*** GIVEN ENTRIES ***

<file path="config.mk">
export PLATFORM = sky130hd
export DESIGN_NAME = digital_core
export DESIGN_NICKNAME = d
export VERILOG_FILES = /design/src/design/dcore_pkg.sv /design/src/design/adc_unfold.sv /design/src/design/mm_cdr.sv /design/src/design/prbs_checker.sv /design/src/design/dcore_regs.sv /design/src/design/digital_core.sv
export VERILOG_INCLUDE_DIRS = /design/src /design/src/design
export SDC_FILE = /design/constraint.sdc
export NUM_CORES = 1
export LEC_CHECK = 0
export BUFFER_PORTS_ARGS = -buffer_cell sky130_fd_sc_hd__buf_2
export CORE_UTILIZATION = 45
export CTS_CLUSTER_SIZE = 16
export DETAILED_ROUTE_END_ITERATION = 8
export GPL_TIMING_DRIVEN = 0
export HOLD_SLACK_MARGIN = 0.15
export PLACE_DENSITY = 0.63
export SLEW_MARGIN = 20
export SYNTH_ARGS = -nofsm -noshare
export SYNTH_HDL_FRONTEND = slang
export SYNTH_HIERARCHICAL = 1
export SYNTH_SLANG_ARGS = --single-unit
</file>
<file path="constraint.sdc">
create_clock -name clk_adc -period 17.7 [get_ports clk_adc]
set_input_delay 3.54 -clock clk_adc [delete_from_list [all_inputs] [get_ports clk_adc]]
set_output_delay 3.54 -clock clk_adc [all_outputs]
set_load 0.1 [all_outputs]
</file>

***

EXERCISE:
Only the lines above from the one with "export DESIGN_NICKNAME = d" through the one with "export SYNTH_HDL_FRONTEND = slang" should be duplicated, character for character.

RESPONSE TO THIS EXERCISE:
export DESIGN_NICKNAME = d
export VERILOG_FILES = /design/src/design/dcore_pkg.sv /design/src/design/adc_unfold.sv /design/src/design/mm_cdr.sv /design/src/design/prbs_checker.sv /design/src/design/dcore_regs.sv /design/src/design/digital_core.sv
export VERILOG_INCLUDE_DIRS = /design/src /design/src/design
export SDC_FILE = /design/constraint.sdc
export NUM_CORES = 1
export LEC_CHECK = 0
export BUFFER_PORTS_ARGS = -buffer_cell sky130_fd_sc_hd__buf_2
export CORE_UTILIZATION = 45
export CTS_CLUSTER_SIZE = 16
export DETAILED_ROUTE_END_ITERATION = 8
export GPL_TIMING_DRIVEN = 0
export HOLD_SLACK_MARGIN = 0.15
export PLACE_DENSITY = 0.63
export SLEW_MARGIN = 20
export SYNTH_ARGS = -nofsm -noshare
export SYNTH_HDL_FRONTEND = slang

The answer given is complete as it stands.